We consider the parallel complexity of submodular function minimization (SFM). We provide a pair of methods which obtain two new query versus depth trade-offs a submodular function defined on subsets of $n$ elements that has integer values between $-M$ and $M$. The first method has depth $2$ and query complexity $n^{O(M)}$ and the second method has depth $\widetilde{O}(n^{1/3} M^{2/3})$ and query complexity $O(\mathrm{poly}(n, M))$. Despite a line of work on improved parallel lower bounds for SFM, prior to our work the only known algorithms for parallel SFM either followed from more general methods for sequential SFM or highly-parallel minimization of convex $\ell_2$-Lipschitz functions. Interestingly, to obtain our second result we provide the first highly-parallel algorithm for minimizing $\ell_\infty$-Lipschitz function over the hypercube which obtains near-optimal depth for obtaining constant accuracy.

翻译：本文研究子模函数最小化（SFM）的并行复杂度问题。
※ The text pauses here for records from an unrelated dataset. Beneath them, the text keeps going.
==> src/rtl/rng33_pkg.sv <==
package rng33_pkg;
  localparam int unsigned WORD_W = 32;

  typedef struct packed {
    logic              hi;
    logic [WORD_W-1:0] lo;
  } rng_state_t;
endpackage

==> src/rtl/rng33_rst_sync.sv <==
module rng33_rst_sync #(
  parameter int unsigned STAGES = 2
) (
  input  logic clk,
  input  logic arst_n,
  output logic rst_n_o
);
  logic [STAGES-1:0] sync_q;

  always_ff @(posedge clk or negedge arst_n) begin
    if (!arst_n) sync_q <= '0;
    else         sync_q <= {sync_q[STAGES-2:0], 1'b1};
  end

  assign rst_n_o = sync_q[STAGES-1];
endmodule
**src/rtl/eeprom3w_pkg.sv**
```systemverilog
package eeprom3w_pkg;

    // Host operation codes
    localparam logic [2:0] OP_SETUP   = 3'd0;
    localparam logic [2:0] OP_STANDBY = 3'd1;
    localparam logic [2:0] OP_CLEANUP = 3'd2;
    localparam logic [2:0] OP_SHOUT   = 3'd3;
    localparam logic [2:0] OP_SHIN    = 3'd4;

    // Every pin step of every primitive; each is held for one phase dwell
    typedef enum logic [3:0] {
        ST_IDLE,
        ST_SU_LOW,
        ST_SU_CS,
        ST_SB_DESEL,
        ST_SB_SKH,
        ST_SB_SEL,
        ST_SB_SKL,
        ST_CL_DESEL,
        ST_CL_SKH,
        ST_CL_SKL,
        ST_TX_DATA,
        ST_TX_SKH,
        ST_TX_SKL,
        ST_TX_END,
        ST_RX_SKH,
        ST_RX_SKL
    } step_e;

    typedef struct packed {
        logic cs;
        logic sk;
        logic di;
    } pins_t;

    // Pin values in force once step s has been entered
    function automatic pins_t step_pins(step_e s, pins_t cur, logic bit_v);
        pins_t p;
        p = cur;
        case (s)
            ST_SU_LOW:   begin p.sk = 1'b0; p.di = 1'b0; end
            ST_SU_CS:    p.cs = 1'b1;
            ST_SB_DESEL: begin p.cs = 1'b0; p.sk = 1'b0; end
            ST_SB_SKH:   p.sk = 1'b1;
            ST_SB_SEL:   p.cs = 1'b1;
            ST_SB_SKL:   p.sk = 1'b0;
            ST_CL_DESEL: begin p.cs = 1'b0; p.di = 1'b0; end
            ST_CL_SKH:   p.sk = 1'b1;
            ST_CL_SKL:   p.sk = 1'b0;
            ST_TX_DATA:  p.di = bit_v;
            ST_TX_SKH:   p.sk = 1'b1;
            ST_TX_SKL:   p.sk = 1'b0;
            ST_TX_END:   p.di = 1'b0;
            ST_RX_SKH:   p.sk = 1'b1;
            ST_RX_SKL:   p.sk = 1'b0;
            default:     p = cur;
        endcase
        return p;
    endfunction

endpackage

```
**src/rtl/eeprom3w_phase_timer.sv**
```systemverilog
module eeprom3w_phase_timer #(
    parameter int PHASE_CYC = 2500
) (
    input  logic clk,
    input  logic rst_n,
    input  logic load,
    output logic expire
);
    localparam int TW = (PHASE_CYC > 1) ? $clog2(PHASE_CYC) : 1;
    localparam logic [TW-1:0] RELOAD = TW'(PHASE_CYC - 1);

    logic [TW-1:0] cnt_d, cnt_q;

    // Reload on step entry, then count down to zero and rest there
    always_comb begin
        cnt_d = cnt_q;
        if (load) begin
            cnt_d = RELOAD;
        end else if (cnt_q != '0) begin
            cnt_d = cnt_q - 1'b1;
        end
    end

    always_ff @(posedge clk or negedge rst_n) begin
        if (!rst_n) cnt_q <= '0;
        else        cnt_q <= cnt_d;
    end

    assign expire = (cnt_q == '0);


    reload_value_chk: assert property (@(posedge clk) disable iff (!rst_n)
        load |=> (cnt_q == RELOAD));

endmodule

```
**src/rtl/eeprom3w_shifter.sv**
```systemverilog
module eeprom3w_shifter #(
    parameter int DATA_W = 16,
    localparam int LEN_W = $clog2(DATA_W + 1)
) (
    input  logic              clk,
    input  logic              rst_n,
    input  logic              load,
    input  logic              rx_clr,
    input  logic [DATA_W-1:0] tx_word,
    input  logic [LEN_W-1:0]  len,
    input  logic              adv_tx,
    input  logic              dec_rem,
    input  logic              smp_rx,
    input  logic              ser_in,
    output logic              first_bit,
    output logic              next_bit,
    output logic              last,
    output logic [DATA_W-1:0] rx_word
);
    typedef struct packed {
        logic [DATA_W-1:0] tx;
        logic [DATA_W-1:0] rx;
        logic [LEN_W-1:0]  rem;
    } shf_t;

    shf_t s_d, s_q;
    logic [LEN_W-1:0]  align_sh;
    logic [DATA_W-1:0] aligned;

    // Left-justify the low `len` bits so the outgoing bit is always the MSB
    always_comb begin
        align_sh  = LEN_W'(DATA_W) - len;
        aligned   = tx_word << align_sh;
        first_bit = aligned[DATA_W-1];
    end

    always_comb begin
        s_d = s_q;
        if (load) begin
            s_d.tx  = aligned;
            s_d.rem = len;
            if (rx_clr) s_d.rx = '0;
        end else begin
            if (adv_tx)  s_d.tx  = {s_q.tx[DATA_W-2:0], 1'b0};
            if (dec_rem) s_d.rem = s_q.rem - 1'b1;
            if (smp_rx)  s_d.rx  = {s_q.rx[DATA_W-2:0], ser_in};
        end
    end

    always_ff @(posedge clk or negedge rst_n) begin
        if (!rst_n) s_q <= '0;
        else        s_q <= s_d;
    end

    assign next_bit = s_q.tx[DATA_W-2];
    assign last     = (s_q.rem == LEN_W'(1));
    assign rx_word  = s_q.rx;


    rx_sample_chk: assert property (@(posedge clk) disable iff (!rst_n)
        (smp_rx && !load) |=> (s_q.rx[0] == $past(ser_in)));


    rem_bound_chk: assert property (@(posedge clk) disable iff (!rst_n)
        s_q.rem <= LEN_W'(DATA_W));

endmodule

```
**src/rtl/eeprom3w_step_fsm.sv**
```systemverilog
module eeprom3w_step_fsm
    import eeprom3w_pkg::*;
#(
    parameter int DATA_W    = 16,
    parameter int PHASE_CYC = 2500,
    localparam int LEN_W    = $clog2(DATA_W + 1)
) (
    input  logic             clk,
    input  logic             rst_n,
    input  logic             cmd_valid,
    input  logic [2:0]       cmd_op,
    input  logic [LEN_W-1:0] cmd_len,
    input  logic             expire,
    input  logic             first_bit,
    input  logic             next_bit,
    input  logic             last,
    output logic             tmr_load,
    output logic             sh_load,
    output logic             sh_rx_clr,
    output logic             sh_adv_tx,
    output logic             sh_dec_rem,
    output logic             sh_smp_rx,
    output logic             busy,
    output logic             done,
    output pins_t            pins
);
    typedef struct packed {
        step_e step;
        pins_t pins;
        logic  done;
    } seq_t;

    seq_t  q, n;
    step_e tgt;
    logic  bit_v;
    logic  go;
    logic  len_ok;
    logic  cmd_ok;
    step_e first_step;

    // Legality of a request and the first step of its choreography
    always_comb begin
        len_ok = (cmd_len != '0) && (cmd_len <= LEN_W'(DATA_W));
        cmd_ok = 1'b0;
        first_step = ST_IDLE;
        case (cmd_op)
            OP_SETUP:   begin cmd_ok = 1'b1;   first_step = ST_SU_LOW;   end
            OP_STANDBY: begin cmd_ok = 1'b1;   first_step = ST_SB_DESEL; end
            OP_CLEANUP: begin cmd_ok = 1'b1;   first_step = ST_CL_DESEL; end
            OP_SHOUT:   begin cmd_ok = len_ok; first_step = ST_TX_DATA;  end
            OP_SHIN:    begin cmd_ok = len_ok; first_step = ST_RX_SKH;   end
            default:    begin cmd_ok = 1'b0;   first_step = ST_IDLE;     end
        endcase
    end

    always_comb begin
        n          = q;
        n.done     = 1'b0;
        tgt        = q.step;
        bit_v      = 1'b0;
        go         = 1'b0;
        tmr_load   = 1'b0;
        sh_load    = 1'b0;
        sh_rx_clr  = 1'b0;
        sh_adv_tx  = 1'b0;
        sh_dec_rem = 1'b0;
        sh_smp_rx  = 1'b0;

        if (q.step == ST_IDLE) begin
            if (cmd_valid && cmd_ok) begin
                go        = 1'b1;
                tgt       = first_step;
                bit_v     = first_bit;
                sh_load   = 1'b1;
                sh_rx_clr = (cmd_op == OP_SHIN);
            end
        end else if (expire) begin
            go = 1'b1;
            case (q.step)
                ST_SU_LOW:   tgt = ST_SU_CS;
                ST_SU_CS:    tgt = ST_IDLE;
                ST_SB_DESEL: tgt = ST_SB_SKH;
                ST_SB_SKH:   tgt = ST_SB_SEL;
                ST_SB_SEL:   tgt = ST_SB_SKL;
                ST_SB_SKL:   tgt = ST_IDLE;
                ST_CL_DESEL: tgt = ST_CL_SKH;
                ST_CL_SKH:   tgt = ST_CL_SKL;
                ST_CL_SKL:   tgt = ST_IDLE;
                ST_TX_DATA:  tgt = ST_TX_SKH;
                ST_TX_SKH:   tgt = ST_TX_SKL;
                ST_TX_SKL: begin
                    sh_adv_tx  = 1'b1;
                    sh_dec_rem = 1'b1;
                    if (last) begin
                        tgt = ST_TX_END;
                    end else begin
                        tgt   = ST_TX_DATA;
                        bit_v = next_bit;
                    end
                end
                ST_TX_END:   tgt = ST_IDLE;
                ST_RX_SKH: begin
                    sh_smp_rx = 1'b1;
                    tgt       = ST_RX_SKL;
                end
                ST_RX_SKL: begin
                    sh_dec_rem = 1'b1;
                    tgt        = last ? ST_IDLE : ST_RX_SKH;
                end
                default:     tgt = ST_IDLE;
            endcase
        end

        if (go) begin
            n.step = tgt;
            if (tgt == ST_IDLE) begin
                n.done = 1'b1;
            end else begin
                n.pins   = step_pins(tgt, q.pins, bit_v);
                tmr_load = 1'b1;
            end
        end
    end

    always_ff @(posedge clk or negedge rst_n) begin
        if (!rst_n) q <= '{step: ST_IDLE, pins: '0, done: 1'b0};
        else        q <= n;
    end

    assign busy = (q.step != ST_IDLE);
    assign done = q.done;
    assign pins = q.pins;

    // Dwell counter used only by the timing check below
    localparam int DWELL_LAST = PHASE_CYC - 1;
    int unsigned dwell_q;
    always_ff @(posedge clk or negedge rst_n) begin
        if (!rst_n)                               dwell_q <= 0;
        else if (n.step != q.step)                dwell_q <= 0;
        else if (dwell_q < 32'(PHASE_CYC))        dwell_q <= dwell_q + 1;
    end


    dwell_hold_chk: assert property (@(posedge clk) disable iff (!rst_n)
        (q.step != ST_IDLE && dwell_q != 32'(DWELL_LAST)) |=> (q.step == $past(q.step)));


    dwell_leave_chk: assert property (@(posedge clk) disable iff (!rst_n)
        (q.step != ST_IDLE && dwell_q == 32'(DWELL_LAST)) |=> (q.step != $past(q.step)));


    done_pulse_chk: assert property (@(posedge clk) disable iff (!rst_n)
        q.done |=> !q.done);


    done_on_finish_chk: assert property (@(posedge clk) disable iff (!rst_n)
        $fell(busy) |-> done);


    idle_sk_low_chk: assert property (@(posedge clk) disable iff (!rst_n)
        !busy |-> !q.pins.sk);


    setup_final_chk: assert property (@(posedge clk) disable iff (!rst_n)
        (q.step == ST_SU_CS && expire) |=> (q.pins.cs && !q.pins.sk && !q.pins.di));


    tx_di_parked_chk: assert property (@(posedge clk) disable iff (!rst_n)
        (q.step == ST_TX_END && expire) |=> !q.pins.di);


    bad_op_ignored_chk: assert property (@(posedge clk) disable iff (!rst_n)
        (!busy && cmd_valid && cmd_op > OP_SHIN) |=> (!busy && $stable(q.pins)));

endmodule

```
**src/rtl/eeprom3w_seq.sv**
```systemverilog
module eeprom3w_seq
    import eeprom3w_pkg::*;
#(
    parameter int PHASE_CYC = 2500,
    parameter int DATA_W    = 16,
    localparam int LEN_W    = $clog2(DATA_W + 1)
) (
    input  logic              clk,
    input  logic              rst_n,
    input  logic              cmd_valid,
    input  logic [2:0]        cmd_op,
    input  logic [DATA_W-1:0] cmd_data,
    input  logic [LEN_W-1:0]  cmd_len,
    output logic              busy,
    output logic              done,
    output logic [DATA_W-1:0] rx_data,
    output logic              ee_cs,
    output logic              ee_sk,
    output logic              ee_di,
    input  logic              ee_do
);
    logic  expire, tmr_load;
    logic  sh_load, sh_rx_clr, sh_adv_tx, sh_dec_rem, sh_smp_rx;
    logic  first_bit, next_bit, last;
    pins_t pins;

    eeprom3w_phase_timer #(.PHASE_CYC(PHASE_CYC)) u_timer (
        .clk    (clk),
        .rst_n  (rst_n),
        .load   (tmr_load),
        .expire (expire)
    );

    eeprom3w_shifter #(.DATA_W(DATA_W)) u_shift (
        .clk       (clk),
        .rst_n     (rst_n),
        .load      (sh_load),
        .rx_clr    (sh_rx_clr),
        .tx_word   (cmd_data),
        .len       (cmd_len),
        .adv_tx    (sh_adv_tx),
        .dec_rem   (sh_dec_rem),
        .smp_rx    (sh_smp_rx),
        .ser_in    (ee_do),
        .first_bit (first_bit),
        .next_bit  (next_bit),
        .last      (last),
        .rx_word   (rx_data)
    );

    eeprom3w_step_fsm #(.DATA_W(DATA_W), .PHASE_CYC(PHASE_CYC)) u_fsm (
        .clk        (clk),
        .rst_n      (rst_n),
        .cmd_valid  (cmd_valid),
        .cmd_op     (cmd_op),
        .cmd_len    (cmd_len),
        .expire     (expire),
        .first_bit  (first_bit),
        .next_bit   (next_bit),
        .last       (last),
        .tmr_load   (tmr_load),
        .sh_load    (sh_load),
        .sh_rx_clr  (sh_rx_clr),
        .sh_adv_tx  (sh_adv_tx),
        .sh_dec_rem (sh_dec_rem),
        .sh_smp_rx  (sh_smp_rx),
        .busy       (busy),
        .done       (done),
        .pins       (pins)
    );

    assign ee_cs = pins.cs;
    assign ee_sk = pins.sk;
    assign ee_di = pins.di;


    busy_shields_chk: assert property (@(posedge clk) disable iff (!rst_n)
        (busy && cmd_valid) |-> !sh_load);

endmodule

```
我们提出两种方法，针对定义在$n$个元素子集上、取值范围为$-M$至$M$的整数值子模函数，实现了查询次数与并行深度之间的两种新权衡。第一种方法具有深度$2$和查询复杂度$n^{O(M)}$，第二种方法具有深度$\widetilde{O}(n^{1/3} M^{2/3})$和查询复杂度$O(\mathrm{poly}(n, M))$。尽管已有大量关于SFM并行下界改进的研究工作，但在我们的工作之前，已知的并行SFM算法要么源自更通用的顺序SFM方法，要么源自高度并行的凸$\ell_2$-Lipschitz函数最小化方法。值得注意的是，为获得第二个结果，我们首次提出了在超立方体上最小化$\ell_\infty$-Lipschitz函数的高度并行算法，该算法在实现恒定精度时获得了近乎最优的并行深度。